▶ [THE PROBLEM] Bring together all lines of the material below that contain the string "class".

▶ [RECORDS TO PROCESS]
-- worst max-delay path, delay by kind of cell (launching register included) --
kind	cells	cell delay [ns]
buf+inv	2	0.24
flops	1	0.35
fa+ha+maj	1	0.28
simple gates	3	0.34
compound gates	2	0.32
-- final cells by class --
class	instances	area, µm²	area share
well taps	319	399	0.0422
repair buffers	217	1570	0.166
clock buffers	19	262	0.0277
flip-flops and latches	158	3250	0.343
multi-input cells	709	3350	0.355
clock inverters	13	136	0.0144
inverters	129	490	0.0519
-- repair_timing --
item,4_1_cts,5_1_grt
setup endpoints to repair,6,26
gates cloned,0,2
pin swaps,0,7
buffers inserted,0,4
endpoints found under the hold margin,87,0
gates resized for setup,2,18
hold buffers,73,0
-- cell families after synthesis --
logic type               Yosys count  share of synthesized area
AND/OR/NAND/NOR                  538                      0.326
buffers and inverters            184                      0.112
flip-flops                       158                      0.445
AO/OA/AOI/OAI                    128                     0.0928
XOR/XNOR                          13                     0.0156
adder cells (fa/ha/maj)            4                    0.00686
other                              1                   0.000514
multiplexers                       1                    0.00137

---

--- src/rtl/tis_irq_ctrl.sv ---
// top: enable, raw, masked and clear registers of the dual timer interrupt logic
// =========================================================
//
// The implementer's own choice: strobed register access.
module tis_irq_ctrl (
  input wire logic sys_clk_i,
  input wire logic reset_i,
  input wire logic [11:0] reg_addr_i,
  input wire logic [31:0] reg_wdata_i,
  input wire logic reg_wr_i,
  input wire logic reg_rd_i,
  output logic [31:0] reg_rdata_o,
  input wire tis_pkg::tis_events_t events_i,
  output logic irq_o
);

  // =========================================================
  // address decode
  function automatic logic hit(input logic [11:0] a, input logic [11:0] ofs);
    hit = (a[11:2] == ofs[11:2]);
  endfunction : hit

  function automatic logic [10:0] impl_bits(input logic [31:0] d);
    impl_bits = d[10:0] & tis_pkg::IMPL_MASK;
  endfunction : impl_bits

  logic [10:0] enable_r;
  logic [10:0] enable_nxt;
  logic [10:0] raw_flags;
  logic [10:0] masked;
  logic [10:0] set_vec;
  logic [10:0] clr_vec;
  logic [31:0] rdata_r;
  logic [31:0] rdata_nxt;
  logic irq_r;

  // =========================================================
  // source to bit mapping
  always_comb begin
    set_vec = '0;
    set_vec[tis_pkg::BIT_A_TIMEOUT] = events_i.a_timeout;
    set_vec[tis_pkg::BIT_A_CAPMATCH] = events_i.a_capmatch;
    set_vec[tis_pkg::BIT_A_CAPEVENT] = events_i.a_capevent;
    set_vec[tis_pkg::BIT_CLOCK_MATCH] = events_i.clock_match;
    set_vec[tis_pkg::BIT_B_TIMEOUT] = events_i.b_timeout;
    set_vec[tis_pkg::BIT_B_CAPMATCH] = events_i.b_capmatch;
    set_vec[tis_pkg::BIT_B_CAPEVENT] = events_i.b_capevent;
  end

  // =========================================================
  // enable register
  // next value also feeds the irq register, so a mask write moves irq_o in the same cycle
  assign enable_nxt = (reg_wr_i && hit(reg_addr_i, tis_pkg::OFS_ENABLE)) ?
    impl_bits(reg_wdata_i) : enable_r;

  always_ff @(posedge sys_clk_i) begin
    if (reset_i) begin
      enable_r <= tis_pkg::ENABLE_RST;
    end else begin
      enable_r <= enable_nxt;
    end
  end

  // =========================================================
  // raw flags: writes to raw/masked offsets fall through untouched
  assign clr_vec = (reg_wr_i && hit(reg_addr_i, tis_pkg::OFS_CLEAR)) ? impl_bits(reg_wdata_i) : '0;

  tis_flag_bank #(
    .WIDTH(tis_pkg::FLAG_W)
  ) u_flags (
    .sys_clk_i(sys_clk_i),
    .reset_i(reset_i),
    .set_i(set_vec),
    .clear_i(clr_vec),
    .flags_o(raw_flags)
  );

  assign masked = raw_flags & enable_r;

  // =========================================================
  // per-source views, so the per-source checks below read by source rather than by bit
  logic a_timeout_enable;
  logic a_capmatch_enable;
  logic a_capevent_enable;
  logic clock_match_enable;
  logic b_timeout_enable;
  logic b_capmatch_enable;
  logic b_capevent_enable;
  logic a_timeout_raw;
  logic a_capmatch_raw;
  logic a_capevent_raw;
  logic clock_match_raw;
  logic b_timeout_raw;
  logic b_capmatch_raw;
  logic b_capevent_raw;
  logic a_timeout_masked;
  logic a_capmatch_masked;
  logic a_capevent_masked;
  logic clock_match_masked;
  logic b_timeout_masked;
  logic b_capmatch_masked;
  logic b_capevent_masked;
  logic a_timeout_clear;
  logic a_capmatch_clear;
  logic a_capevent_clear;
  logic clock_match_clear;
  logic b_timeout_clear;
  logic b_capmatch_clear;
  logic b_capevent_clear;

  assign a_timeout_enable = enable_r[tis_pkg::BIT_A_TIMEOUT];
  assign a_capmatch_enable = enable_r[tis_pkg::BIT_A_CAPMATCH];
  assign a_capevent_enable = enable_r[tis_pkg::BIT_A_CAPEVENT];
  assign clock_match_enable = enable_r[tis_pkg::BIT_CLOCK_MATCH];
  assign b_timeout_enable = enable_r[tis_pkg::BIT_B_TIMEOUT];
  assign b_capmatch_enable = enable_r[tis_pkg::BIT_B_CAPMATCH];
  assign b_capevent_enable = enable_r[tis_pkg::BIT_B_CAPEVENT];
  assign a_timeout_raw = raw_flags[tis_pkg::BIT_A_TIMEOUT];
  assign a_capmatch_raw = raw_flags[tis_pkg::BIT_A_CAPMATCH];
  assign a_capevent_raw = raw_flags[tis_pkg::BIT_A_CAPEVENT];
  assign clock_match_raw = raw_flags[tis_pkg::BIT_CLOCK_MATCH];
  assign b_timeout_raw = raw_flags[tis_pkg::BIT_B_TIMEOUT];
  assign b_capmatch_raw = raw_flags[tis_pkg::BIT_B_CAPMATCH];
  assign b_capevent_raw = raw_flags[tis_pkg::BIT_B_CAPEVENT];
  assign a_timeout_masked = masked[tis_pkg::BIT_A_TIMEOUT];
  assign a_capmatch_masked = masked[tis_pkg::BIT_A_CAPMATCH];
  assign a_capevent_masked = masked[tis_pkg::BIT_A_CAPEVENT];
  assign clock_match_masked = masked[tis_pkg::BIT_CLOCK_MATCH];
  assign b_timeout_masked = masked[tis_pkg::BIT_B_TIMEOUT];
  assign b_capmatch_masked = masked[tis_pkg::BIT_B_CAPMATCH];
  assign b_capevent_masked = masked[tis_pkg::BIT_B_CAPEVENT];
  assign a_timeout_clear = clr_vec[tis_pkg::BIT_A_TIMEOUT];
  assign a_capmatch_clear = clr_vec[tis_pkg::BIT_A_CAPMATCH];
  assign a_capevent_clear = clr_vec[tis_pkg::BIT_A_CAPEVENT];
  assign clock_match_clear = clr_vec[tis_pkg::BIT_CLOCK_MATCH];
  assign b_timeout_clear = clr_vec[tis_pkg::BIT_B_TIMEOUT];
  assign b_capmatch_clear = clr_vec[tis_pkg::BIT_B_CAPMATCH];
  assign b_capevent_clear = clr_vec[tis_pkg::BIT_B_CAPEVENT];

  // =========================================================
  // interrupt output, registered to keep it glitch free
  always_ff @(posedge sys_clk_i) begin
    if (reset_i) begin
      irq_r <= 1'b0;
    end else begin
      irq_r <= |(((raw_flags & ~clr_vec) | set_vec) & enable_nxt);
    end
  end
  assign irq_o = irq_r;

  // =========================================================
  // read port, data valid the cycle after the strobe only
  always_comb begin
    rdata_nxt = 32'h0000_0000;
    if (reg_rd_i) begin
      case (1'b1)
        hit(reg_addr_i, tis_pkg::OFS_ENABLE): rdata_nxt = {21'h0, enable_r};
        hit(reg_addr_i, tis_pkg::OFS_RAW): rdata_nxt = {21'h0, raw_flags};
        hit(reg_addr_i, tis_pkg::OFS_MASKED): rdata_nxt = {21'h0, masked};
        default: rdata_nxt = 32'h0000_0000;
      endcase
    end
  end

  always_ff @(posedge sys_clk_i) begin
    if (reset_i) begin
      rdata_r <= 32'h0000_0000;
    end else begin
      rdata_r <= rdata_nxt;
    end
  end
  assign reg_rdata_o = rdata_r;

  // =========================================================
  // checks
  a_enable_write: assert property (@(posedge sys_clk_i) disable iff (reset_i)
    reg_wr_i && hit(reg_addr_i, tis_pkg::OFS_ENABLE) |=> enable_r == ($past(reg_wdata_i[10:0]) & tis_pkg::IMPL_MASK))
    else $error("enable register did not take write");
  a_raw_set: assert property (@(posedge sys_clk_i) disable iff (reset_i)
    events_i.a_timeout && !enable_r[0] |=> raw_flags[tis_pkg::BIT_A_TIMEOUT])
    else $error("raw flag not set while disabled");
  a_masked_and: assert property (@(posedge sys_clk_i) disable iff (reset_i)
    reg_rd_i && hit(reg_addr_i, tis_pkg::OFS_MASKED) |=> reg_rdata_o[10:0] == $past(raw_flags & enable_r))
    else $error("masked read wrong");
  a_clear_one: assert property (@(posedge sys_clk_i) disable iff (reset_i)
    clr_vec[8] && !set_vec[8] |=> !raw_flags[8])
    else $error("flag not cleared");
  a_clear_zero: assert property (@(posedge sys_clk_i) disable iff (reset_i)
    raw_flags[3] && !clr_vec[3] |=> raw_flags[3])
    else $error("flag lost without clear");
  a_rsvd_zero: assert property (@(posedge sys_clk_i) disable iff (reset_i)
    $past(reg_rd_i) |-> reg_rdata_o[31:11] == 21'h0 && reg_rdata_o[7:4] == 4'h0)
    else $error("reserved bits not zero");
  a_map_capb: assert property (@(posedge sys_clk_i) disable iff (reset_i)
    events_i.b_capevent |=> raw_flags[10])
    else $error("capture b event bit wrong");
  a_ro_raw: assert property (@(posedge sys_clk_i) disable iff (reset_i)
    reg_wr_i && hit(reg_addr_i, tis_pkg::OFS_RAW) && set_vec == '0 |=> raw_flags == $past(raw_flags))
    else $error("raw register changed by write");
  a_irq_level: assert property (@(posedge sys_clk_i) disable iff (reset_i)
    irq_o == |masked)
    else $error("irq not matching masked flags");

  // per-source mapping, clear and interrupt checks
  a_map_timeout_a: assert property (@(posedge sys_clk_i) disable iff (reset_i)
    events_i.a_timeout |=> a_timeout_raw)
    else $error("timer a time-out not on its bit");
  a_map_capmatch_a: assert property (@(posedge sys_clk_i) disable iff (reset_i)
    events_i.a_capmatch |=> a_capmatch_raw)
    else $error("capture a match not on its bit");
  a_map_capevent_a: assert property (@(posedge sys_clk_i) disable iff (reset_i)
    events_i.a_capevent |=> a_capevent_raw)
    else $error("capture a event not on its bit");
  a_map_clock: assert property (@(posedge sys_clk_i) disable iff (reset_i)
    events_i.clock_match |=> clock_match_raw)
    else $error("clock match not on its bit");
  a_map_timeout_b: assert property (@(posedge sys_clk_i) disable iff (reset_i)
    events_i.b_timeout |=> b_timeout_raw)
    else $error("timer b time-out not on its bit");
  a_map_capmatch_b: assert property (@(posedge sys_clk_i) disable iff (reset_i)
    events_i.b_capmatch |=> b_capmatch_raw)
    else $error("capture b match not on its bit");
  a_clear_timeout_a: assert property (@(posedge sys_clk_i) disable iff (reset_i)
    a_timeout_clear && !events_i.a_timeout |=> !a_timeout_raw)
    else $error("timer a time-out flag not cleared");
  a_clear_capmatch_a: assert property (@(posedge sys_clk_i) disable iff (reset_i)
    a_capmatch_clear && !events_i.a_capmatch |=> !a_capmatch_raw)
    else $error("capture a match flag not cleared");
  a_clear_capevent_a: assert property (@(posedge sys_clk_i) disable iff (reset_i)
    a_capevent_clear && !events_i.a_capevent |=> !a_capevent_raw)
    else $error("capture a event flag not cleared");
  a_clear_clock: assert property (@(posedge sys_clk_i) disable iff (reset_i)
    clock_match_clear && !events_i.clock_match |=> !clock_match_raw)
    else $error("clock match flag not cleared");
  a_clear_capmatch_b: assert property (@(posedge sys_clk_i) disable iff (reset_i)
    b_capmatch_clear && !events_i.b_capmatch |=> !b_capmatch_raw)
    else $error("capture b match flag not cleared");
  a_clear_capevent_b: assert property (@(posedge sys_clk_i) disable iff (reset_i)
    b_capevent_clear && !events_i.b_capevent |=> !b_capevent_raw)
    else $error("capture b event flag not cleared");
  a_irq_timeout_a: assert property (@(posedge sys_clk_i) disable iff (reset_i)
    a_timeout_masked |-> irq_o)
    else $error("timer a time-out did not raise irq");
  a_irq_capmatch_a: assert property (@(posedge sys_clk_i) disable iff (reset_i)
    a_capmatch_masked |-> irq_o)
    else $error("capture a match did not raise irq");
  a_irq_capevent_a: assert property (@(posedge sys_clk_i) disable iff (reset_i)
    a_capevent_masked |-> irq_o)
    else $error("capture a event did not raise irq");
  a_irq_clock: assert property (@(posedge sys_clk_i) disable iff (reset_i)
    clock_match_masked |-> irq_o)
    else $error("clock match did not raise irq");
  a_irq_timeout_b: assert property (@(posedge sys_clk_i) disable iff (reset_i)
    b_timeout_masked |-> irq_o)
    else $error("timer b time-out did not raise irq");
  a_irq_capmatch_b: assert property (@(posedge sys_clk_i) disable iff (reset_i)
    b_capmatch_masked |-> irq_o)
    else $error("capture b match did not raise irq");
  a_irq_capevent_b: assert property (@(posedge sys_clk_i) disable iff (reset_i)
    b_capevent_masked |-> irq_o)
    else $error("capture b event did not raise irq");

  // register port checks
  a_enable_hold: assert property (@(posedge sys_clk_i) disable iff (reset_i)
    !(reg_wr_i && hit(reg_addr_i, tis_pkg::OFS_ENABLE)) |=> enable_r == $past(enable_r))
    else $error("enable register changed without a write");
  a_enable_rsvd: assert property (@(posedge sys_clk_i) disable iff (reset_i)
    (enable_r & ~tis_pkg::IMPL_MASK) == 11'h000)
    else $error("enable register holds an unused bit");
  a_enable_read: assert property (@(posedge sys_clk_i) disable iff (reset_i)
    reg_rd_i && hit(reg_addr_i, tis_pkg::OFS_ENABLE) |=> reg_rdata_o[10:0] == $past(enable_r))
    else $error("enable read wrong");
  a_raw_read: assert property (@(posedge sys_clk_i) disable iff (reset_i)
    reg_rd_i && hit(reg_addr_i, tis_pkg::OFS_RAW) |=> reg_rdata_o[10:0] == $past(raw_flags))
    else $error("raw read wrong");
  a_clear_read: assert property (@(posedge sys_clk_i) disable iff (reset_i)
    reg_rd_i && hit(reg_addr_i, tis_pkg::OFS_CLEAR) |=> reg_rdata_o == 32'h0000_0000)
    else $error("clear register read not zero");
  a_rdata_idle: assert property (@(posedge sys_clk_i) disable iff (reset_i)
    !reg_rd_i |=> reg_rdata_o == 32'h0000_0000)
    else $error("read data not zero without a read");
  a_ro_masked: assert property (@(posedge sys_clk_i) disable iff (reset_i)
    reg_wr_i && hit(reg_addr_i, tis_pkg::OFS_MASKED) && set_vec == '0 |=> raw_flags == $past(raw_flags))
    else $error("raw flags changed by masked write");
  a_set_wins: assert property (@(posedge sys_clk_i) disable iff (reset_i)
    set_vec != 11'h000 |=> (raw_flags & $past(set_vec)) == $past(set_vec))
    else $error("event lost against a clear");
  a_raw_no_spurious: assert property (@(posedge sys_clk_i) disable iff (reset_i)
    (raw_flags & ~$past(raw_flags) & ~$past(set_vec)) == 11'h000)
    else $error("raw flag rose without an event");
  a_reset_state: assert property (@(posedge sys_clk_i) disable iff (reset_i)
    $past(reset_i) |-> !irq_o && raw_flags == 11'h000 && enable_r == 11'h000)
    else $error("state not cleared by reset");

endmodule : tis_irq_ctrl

--

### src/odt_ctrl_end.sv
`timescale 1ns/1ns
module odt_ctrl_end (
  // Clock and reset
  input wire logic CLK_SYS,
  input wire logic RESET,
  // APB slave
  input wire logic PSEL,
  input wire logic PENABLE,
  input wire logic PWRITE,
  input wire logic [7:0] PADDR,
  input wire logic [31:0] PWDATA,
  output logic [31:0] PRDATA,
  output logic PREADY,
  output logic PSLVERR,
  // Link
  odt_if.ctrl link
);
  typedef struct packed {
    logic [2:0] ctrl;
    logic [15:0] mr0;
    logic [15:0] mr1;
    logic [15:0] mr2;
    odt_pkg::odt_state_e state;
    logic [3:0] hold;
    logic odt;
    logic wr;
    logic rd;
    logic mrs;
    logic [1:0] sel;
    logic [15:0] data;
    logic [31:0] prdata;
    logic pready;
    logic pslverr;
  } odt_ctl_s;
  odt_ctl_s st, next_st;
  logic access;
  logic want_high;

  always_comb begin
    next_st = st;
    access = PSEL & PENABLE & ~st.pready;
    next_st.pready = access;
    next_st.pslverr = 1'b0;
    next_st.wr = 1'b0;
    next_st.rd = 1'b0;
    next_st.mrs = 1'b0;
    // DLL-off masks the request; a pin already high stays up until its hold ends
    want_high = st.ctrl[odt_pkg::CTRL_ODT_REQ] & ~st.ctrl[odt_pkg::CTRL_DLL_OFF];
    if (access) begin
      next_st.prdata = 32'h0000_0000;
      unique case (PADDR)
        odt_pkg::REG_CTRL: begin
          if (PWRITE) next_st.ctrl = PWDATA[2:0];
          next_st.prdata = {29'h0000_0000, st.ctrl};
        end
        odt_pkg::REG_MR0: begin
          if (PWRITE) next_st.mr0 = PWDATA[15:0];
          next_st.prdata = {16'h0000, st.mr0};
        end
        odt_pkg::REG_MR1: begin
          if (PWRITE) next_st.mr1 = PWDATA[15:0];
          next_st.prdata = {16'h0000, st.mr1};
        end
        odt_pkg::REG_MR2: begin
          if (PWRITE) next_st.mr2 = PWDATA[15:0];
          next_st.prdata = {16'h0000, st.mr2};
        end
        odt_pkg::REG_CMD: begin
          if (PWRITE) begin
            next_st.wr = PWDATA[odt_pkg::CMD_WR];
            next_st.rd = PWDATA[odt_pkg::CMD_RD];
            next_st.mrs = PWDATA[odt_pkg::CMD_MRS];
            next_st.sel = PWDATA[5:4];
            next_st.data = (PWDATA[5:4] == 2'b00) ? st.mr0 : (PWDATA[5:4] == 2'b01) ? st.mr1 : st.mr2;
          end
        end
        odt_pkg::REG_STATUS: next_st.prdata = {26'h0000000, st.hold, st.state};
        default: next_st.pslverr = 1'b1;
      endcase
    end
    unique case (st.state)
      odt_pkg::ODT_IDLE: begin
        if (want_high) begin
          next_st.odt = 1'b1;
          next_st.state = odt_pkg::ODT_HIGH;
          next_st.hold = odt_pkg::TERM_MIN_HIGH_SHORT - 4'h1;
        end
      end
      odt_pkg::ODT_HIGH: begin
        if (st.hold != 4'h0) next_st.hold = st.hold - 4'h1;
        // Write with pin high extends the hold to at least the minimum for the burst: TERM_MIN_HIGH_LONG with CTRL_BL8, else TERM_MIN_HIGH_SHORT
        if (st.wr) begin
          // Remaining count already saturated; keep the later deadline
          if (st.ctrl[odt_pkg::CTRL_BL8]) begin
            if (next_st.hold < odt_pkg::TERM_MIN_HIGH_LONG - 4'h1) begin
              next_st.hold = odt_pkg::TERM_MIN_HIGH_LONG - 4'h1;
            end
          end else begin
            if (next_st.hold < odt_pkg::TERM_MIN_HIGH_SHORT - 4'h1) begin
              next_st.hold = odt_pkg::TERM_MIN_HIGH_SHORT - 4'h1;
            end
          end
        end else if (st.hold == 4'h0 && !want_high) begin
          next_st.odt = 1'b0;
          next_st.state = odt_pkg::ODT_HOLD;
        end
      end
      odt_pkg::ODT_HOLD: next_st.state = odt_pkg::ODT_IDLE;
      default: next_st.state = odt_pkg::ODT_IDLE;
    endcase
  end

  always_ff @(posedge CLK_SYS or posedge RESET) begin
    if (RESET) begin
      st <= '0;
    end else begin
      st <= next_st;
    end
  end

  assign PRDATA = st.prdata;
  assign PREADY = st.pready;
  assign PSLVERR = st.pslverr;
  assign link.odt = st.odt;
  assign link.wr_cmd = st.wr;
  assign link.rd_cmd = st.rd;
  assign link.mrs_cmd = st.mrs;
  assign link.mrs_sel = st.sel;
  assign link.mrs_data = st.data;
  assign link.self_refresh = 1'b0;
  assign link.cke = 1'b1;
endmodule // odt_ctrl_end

▶ [RESULT FOR THIS EXERCISE]
-- final cells by class --
class	instances	area, µm²	area share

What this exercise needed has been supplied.